* **Exercise inputs**:
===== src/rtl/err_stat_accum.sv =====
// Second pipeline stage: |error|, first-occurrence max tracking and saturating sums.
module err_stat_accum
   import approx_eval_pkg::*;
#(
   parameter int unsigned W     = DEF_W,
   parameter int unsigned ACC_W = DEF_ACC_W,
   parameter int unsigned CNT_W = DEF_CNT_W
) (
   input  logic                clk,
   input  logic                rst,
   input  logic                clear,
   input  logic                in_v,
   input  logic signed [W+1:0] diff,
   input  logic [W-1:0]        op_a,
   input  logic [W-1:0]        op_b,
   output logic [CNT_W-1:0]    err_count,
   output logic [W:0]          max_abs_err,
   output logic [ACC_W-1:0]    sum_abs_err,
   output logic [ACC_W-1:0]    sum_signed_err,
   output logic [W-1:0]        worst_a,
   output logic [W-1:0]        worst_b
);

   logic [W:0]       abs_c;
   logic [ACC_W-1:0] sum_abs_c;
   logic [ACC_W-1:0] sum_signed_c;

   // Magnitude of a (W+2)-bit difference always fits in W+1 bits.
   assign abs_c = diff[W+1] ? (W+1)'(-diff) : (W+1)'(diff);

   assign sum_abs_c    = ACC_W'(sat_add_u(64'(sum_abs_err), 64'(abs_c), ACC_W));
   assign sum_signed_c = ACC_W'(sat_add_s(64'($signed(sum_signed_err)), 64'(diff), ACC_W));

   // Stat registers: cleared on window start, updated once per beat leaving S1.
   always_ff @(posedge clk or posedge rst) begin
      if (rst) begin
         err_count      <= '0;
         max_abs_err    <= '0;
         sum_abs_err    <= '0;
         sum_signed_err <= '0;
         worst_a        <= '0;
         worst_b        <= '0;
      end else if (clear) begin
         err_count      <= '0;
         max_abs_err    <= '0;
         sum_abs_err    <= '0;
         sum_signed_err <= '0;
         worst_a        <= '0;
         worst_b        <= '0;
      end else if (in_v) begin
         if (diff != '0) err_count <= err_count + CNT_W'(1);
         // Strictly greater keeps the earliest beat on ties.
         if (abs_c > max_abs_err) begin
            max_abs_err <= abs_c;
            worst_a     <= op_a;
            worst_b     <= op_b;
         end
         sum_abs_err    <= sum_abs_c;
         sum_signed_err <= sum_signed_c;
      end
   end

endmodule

* * *

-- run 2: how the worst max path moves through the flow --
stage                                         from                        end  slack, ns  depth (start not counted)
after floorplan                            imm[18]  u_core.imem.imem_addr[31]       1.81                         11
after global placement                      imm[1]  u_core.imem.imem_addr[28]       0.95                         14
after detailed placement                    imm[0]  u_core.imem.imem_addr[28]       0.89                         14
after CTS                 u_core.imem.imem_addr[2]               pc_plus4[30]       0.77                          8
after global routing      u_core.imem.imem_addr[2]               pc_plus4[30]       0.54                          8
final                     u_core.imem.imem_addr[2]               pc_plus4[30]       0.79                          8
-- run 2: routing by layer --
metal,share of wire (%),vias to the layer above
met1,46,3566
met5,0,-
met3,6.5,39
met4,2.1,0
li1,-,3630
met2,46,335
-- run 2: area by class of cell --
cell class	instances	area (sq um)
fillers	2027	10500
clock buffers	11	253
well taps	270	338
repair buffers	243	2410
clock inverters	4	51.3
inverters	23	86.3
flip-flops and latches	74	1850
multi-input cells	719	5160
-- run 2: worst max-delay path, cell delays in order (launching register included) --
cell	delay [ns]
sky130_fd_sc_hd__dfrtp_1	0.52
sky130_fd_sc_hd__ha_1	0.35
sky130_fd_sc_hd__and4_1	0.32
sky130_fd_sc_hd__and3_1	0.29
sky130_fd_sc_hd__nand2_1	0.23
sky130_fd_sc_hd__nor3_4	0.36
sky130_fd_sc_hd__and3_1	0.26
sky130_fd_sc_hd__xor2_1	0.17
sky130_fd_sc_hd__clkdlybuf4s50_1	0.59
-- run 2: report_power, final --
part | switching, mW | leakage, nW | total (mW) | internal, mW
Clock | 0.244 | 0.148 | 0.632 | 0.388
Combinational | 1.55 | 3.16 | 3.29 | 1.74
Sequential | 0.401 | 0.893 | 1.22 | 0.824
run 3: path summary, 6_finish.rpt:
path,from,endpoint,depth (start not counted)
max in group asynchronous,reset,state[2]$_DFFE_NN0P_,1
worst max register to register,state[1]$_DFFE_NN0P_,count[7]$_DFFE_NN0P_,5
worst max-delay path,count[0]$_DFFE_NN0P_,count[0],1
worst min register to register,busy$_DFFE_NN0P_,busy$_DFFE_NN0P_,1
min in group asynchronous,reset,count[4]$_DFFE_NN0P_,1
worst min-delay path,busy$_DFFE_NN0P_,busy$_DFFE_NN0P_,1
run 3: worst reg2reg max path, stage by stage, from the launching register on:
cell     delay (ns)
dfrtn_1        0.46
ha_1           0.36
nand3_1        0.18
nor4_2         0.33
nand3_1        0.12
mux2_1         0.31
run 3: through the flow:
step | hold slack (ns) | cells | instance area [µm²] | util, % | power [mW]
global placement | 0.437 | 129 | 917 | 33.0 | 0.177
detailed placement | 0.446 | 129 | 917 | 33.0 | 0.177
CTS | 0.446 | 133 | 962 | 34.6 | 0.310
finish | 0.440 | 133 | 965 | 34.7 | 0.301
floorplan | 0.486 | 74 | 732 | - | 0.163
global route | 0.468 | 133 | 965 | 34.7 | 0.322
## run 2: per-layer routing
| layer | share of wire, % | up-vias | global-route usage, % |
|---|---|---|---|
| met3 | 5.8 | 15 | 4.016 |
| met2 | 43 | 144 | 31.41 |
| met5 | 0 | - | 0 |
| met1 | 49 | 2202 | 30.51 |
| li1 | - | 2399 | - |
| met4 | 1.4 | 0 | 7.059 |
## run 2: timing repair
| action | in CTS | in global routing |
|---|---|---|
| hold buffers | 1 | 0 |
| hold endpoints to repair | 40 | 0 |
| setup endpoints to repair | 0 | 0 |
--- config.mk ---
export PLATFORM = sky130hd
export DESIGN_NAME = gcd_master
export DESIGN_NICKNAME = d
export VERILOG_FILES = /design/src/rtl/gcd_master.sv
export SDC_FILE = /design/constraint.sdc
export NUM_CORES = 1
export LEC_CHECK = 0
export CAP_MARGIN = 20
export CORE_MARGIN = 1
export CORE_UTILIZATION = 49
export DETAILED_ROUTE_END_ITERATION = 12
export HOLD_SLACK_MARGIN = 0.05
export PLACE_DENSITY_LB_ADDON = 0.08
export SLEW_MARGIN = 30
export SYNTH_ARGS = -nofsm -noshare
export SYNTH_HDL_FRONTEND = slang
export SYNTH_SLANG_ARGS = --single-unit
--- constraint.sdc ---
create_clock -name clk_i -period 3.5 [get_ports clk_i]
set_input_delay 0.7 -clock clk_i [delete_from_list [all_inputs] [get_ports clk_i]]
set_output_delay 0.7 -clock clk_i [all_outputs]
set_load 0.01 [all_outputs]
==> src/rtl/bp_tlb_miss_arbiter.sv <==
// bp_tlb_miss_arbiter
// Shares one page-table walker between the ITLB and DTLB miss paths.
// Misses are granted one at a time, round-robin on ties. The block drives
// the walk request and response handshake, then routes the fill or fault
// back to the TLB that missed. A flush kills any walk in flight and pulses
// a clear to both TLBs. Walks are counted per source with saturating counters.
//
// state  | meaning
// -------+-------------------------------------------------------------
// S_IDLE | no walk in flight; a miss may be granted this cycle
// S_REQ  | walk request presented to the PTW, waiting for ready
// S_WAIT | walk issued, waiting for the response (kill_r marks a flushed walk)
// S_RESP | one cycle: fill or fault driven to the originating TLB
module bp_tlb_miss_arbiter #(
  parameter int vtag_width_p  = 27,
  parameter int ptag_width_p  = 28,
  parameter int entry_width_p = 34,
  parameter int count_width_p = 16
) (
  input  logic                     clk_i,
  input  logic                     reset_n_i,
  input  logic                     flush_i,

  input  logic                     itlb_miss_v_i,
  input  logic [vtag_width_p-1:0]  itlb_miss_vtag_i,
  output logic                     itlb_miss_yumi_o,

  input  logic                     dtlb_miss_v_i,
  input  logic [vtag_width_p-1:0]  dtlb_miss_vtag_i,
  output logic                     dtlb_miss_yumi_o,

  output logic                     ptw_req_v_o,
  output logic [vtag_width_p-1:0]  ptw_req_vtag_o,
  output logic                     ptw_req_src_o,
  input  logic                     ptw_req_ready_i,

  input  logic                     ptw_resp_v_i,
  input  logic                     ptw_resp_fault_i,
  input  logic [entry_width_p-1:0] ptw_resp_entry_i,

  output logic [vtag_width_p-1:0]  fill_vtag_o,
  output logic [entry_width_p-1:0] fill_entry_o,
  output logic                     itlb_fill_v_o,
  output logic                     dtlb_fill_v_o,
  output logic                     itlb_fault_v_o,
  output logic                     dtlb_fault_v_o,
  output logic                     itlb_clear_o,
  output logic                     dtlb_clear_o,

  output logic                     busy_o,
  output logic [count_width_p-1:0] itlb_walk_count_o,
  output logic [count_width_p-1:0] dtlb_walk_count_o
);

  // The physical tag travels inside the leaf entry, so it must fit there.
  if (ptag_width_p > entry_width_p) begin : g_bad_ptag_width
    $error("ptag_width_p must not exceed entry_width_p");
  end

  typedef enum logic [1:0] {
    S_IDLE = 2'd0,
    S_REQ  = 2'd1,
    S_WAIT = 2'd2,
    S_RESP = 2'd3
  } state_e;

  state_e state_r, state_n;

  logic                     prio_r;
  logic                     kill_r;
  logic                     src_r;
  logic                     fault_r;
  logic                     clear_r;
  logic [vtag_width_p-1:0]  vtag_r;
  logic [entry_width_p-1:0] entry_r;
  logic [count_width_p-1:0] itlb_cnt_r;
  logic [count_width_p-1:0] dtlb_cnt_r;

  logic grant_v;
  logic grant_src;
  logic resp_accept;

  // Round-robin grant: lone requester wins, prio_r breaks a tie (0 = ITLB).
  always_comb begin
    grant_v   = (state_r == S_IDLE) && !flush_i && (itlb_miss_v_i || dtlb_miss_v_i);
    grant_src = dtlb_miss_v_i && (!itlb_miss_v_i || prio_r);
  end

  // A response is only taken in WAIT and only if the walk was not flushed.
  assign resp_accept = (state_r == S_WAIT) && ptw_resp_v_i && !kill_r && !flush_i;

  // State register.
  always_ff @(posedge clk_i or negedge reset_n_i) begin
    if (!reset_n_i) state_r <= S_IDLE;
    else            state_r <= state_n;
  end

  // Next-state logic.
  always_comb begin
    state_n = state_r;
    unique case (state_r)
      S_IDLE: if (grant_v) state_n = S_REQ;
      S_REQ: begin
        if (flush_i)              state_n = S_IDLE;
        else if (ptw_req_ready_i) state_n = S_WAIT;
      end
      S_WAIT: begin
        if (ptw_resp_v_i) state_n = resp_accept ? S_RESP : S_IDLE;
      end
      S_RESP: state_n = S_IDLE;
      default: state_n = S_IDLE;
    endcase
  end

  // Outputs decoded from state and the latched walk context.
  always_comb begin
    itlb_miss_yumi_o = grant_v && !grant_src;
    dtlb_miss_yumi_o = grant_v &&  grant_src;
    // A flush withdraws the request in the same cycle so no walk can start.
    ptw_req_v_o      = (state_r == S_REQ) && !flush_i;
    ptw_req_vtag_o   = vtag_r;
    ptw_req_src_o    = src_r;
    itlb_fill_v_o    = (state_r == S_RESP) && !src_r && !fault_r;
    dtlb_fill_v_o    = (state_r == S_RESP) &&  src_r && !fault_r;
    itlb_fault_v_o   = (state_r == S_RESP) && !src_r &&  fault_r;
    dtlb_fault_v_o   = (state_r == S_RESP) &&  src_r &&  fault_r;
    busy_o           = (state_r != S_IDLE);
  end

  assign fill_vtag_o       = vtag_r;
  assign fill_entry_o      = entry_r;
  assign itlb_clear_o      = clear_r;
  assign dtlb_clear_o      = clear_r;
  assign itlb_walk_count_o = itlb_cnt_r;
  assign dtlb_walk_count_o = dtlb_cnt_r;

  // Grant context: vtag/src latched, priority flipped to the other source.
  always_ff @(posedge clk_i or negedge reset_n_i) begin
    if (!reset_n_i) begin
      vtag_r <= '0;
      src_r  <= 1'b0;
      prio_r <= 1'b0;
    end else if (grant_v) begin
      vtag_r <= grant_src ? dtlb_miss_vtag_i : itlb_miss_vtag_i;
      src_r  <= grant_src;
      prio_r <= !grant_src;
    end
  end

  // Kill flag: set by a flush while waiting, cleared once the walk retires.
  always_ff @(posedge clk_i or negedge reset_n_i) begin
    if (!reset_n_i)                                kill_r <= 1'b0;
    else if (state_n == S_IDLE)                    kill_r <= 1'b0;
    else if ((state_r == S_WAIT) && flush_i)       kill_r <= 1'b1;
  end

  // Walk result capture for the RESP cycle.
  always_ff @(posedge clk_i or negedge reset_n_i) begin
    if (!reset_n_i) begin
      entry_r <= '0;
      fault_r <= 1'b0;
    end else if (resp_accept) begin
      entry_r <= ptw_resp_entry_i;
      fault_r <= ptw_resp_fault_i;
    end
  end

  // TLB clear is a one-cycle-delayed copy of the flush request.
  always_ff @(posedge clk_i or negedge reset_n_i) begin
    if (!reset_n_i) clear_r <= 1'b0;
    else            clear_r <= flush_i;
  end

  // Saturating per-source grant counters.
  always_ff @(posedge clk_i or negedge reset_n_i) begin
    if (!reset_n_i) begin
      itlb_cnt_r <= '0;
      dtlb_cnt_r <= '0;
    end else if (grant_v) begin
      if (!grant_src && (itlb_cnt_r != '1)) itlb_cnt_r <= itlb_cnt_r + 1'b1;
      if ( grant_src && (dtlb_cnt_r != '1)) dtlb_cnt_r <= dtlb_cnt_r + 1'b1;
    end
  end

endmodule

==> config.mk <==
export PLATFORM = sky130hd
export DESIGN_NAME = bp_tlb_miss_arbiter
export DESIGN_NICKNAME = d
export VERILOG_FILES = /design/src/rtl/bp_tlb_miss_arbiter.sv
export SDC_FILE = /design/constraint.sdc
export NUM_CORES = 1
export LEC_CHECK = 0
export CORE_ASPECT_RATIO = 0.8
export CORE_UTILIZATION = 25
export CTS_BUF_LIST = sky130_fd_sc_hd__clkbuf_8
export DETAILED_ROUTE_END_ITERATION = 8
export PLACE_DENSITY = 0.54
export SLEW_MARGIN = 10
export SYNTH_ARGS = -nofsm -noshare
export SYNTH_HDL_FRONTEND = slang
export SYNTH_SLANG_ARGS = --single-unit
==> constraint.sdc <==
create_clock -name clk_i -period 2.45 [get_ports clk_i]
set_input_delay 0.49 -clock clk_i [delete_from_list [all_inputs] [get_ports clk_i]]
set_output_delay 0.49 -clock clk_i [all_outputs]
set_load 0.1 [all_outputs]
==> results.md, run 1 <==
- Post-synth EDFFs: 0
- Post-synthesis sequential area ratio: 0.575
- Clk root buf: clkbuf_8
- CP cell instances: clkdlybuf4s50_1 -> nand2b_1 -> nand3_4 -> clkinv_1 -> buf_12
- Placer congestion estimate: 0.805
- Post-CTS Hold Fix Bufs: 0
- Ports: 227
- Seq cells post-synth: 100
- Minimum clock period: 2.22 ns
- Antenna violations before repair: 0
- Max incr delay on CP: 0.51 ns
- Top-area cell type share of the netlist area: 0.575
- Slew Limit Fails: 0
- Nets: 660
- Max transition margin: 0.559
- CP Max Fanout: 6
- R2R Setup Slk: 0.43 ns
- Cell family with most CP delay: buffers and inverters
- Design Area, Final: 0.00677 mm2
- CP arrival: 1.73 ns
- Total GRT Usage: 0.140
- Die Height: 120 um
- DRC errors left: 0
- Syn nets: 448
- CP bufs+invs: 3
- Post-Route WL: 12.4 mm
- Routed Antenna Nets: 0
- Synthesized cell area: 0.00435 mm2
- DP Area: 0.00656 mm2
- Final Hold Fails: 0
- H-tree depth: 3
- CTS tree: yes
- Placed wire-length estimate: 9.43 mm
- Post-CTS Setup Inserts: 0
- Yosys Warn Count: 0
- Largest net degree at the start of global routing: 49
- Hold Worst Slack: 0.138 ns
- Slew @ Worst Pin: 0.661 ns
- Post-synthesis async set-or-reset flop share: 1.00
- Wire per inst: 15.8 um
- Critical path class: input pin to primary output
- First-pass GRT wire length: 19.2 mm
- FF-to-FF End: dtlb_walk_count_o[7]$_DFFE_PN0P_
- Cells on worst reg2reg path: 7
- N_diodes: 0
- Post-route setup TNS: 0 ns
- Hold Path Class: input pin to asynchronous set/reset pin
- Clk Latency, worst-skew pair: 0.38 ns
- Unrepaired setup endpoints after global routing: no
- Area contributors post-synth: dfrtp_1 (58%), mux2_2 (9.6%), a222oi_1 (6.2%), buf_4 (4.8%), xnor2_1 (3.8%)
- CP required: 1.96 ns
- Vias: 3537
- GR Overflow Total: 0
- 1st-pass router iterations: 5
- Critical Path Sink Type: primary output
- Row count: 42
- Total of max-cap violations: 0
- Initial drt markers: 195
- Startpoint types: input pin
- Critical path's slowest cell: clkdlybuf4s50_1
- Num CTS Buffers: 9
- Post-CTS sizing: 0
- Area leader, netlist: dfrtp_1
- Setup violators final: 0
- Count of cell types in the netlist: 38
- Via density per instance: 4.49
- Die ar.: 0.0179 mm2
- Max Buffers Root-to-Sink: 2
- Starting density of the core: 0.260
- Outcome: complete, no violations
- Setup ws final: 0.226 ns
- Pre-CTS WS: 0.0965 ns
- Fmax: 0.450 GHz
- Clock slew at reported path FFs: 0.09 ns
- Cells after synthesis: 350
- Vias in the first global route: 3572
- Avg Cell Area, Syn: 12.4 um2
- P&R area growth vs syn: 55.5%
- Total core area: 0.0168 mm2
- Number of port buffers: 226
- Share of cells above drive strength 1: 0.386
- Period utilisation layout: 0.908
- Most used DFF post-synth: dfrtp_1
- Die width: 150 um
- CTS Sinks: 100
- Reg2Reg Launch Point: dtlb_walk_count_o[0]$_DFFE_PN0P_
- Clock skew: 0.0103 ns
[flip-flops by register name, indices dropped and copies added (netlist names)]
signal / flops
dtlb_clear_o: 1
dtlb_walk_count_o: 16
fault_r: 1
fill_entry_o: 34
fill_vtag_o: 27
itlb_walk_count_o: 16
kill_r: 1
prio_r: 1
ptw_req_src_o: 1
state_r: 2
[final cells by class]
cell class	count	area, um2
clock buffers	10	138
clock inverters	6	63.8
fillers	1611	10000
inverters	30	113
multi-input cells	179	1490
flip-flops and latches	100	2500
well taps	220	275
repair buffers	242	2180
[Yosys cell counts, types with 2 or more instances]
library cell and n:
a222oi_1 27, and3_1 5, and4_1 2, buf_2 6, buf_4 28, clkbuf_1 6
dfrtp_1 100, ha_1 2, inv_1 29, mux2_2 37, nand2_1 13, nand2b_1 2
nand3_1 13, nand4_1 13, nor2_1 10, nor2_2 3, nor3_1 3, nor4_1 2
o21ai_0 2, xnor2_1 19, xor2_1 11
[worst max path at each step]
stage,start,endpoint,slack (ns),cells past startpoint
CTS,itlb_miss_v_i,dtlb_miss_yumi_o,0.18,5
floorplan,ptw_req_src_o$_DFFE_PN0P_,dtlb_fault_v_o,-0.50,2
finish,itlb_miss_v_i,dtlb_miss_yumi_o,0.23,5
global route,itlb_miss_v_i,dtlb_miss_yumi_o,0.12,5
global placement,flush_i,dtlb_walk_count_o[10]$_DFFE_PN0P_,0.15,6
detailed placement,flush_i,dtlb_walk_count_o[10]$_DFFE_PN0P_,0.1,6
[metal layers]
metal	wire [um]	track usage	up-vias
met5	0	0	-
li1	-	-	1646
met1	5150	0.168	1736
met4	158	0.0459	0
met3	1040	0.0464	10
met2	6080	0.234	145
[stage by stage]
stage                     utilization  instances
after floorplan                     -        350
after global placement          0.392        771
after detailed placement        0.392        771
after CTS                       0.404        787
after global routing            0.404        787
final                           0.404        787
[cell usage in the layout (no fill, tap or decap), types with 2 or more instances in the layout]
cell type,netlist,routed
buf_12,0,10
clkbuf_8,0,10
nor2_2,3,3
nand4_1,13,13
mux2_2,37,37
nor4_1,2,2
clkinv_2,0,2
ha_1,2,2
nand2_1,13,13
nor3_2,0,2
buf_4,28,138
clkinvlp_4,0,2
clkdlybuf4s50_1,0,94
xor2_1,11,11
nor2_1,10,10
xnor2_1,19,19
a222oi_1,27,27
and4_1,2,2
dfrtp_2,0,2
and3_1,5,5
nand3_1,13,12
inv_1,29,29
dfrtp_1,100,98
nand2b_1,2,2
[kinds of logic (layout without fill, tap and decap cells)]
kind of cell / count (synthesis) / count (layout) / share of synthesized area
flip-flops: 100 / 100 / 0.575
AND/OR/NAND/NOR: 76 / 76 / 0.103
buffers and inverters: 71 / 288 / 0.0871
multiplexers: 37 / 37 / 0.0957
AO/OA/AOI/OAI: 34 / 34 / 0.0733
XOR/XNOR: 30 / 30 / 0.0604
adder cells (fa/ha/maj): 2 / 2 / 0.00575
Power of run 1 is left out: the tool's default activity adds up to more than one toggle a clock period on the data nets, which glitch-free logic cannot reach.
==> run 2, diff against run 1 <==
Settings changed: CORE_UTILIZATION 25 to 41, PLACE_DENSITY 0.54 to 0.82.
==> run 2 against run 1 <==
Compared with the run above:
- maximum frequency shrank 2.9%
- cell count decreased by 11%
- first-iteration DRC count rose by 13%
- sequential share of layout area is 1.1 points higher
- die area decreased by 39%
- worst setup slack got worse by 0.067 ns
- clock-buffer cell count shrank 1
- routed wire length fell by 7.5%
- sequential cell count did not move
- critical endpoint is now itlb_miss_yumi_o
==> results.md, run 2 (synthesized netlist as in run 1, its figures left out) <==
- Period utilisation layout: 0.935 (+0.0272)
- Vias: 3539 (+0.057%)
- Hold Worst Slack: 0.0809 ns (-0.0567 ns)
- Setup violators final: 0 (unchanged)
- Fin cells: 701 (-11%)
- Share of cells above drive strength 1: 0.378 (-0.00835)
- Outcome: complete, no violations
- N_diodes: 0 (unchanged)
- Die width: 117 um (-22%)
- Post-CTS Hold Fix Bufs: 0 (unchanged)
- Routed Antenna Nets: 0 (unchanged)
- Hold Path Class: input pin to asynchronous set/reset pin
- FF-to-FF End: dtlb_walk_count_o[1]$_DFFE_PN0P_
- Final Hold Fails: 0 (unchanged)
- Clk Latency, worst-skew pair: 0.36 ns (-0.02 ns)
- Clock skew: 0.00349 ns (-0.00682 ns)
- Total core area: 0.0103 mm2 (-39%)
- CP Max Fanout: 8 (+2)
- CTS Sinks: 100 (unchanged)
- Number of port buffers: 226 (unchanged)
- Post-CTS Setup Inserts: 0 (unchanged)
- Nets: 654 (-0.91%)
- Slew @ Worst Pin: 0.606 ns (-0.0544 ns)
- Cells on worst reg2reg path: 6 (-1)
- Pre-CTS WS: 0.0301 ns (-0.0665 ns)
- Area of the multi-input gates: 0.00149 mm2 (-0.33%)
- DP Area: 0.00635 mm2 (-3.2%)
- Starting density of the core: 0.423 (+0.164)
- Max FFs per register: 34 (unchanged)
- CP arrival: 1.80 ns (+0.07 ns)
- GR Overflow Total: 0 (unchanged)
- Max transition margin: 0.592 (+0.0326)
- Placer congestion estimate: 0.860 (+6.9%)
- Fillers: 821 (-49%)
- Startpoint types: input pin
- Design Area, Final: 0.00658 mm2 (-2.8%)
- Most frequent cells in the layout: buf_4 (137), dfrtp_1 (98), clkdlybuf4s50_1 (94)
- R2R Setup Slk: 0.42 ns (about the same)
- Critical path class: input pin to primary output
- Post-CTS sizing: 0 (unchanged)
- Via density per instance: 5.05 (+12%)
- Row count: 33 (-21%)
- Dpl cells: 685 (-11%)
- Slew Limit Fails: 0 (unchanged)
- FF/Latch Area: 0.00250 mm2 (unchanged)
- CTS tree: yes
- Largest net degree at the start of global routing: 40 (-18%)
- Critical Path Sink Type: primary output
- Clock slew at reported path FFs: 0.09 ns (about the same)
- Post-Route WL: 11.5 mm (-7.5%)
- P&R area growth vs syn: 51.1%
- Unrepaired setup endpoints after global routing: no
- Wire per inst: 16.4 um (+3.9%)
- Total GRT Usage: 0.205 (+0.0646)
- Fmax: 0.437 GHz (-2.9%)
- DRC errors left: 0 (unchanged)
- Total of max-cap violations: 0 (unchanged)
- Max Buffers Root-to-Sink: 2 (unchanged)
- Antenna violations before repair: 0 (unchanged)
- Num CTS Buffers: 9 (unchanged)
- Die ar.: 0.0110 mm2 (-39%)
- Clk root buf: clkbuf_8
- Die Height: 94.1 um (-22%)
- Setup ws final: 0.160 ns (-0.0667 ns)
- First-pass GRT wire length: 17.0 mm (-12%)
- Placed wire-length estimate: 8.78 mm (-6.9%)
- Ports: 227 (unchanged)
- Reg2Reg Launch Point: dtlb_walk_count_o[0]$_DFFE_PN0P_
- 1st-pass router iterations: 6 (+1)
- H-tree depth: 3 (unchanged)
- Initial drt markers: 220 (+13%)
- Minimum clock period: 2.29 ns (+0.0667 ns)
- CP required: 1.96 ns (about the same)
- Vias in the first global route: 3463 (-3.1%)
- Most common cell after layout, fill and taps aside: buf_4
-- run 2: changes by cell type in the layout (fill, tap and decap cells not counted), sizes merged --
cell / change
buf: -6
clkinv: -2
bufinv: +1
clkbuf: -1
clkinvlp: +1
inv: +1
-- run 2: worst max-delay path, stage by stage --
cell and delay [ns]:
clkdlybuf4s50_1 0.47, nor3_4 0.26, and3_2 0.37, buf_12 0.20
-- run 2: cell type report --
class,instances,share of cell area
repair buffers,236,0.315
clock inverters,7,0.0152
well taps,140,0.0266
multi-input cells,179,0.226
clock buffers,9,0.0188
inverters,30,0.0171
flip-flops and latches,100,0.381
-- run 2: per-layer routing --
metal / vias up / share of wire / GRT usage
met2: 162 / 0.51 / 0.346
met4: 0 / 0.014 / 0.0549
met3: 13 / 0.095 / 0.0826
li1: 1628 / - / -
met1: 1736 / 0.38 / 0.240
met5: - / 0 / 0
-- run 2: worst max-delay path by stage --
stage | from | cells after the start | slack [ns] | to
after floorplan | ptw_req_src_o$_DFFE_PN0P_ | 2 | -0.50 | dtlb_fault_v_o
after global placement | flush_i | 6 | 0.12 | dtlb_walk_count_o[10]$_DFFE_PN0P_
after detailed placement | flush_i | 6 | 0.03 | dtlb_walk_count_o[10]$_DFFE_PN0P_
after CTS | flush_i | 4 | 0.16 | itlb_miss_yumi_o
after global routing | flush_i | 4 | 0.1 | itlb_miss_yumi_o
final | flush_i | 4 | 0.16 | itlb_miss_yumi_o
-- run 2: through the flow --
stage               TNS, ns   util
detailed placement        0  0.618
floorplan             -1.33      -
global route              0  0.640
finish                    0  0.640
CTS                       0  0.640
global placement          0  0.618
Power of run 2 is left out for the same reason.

* **Exercise aim**: Copy out each line from the listing that contains the string "group".

* **Result of this exercise**:
max in group asynchronous,reset,state[2]$_DFFE_NN0P_,1
min in group asynchronous,reset,count[4]$_DFFE_NN0P_,1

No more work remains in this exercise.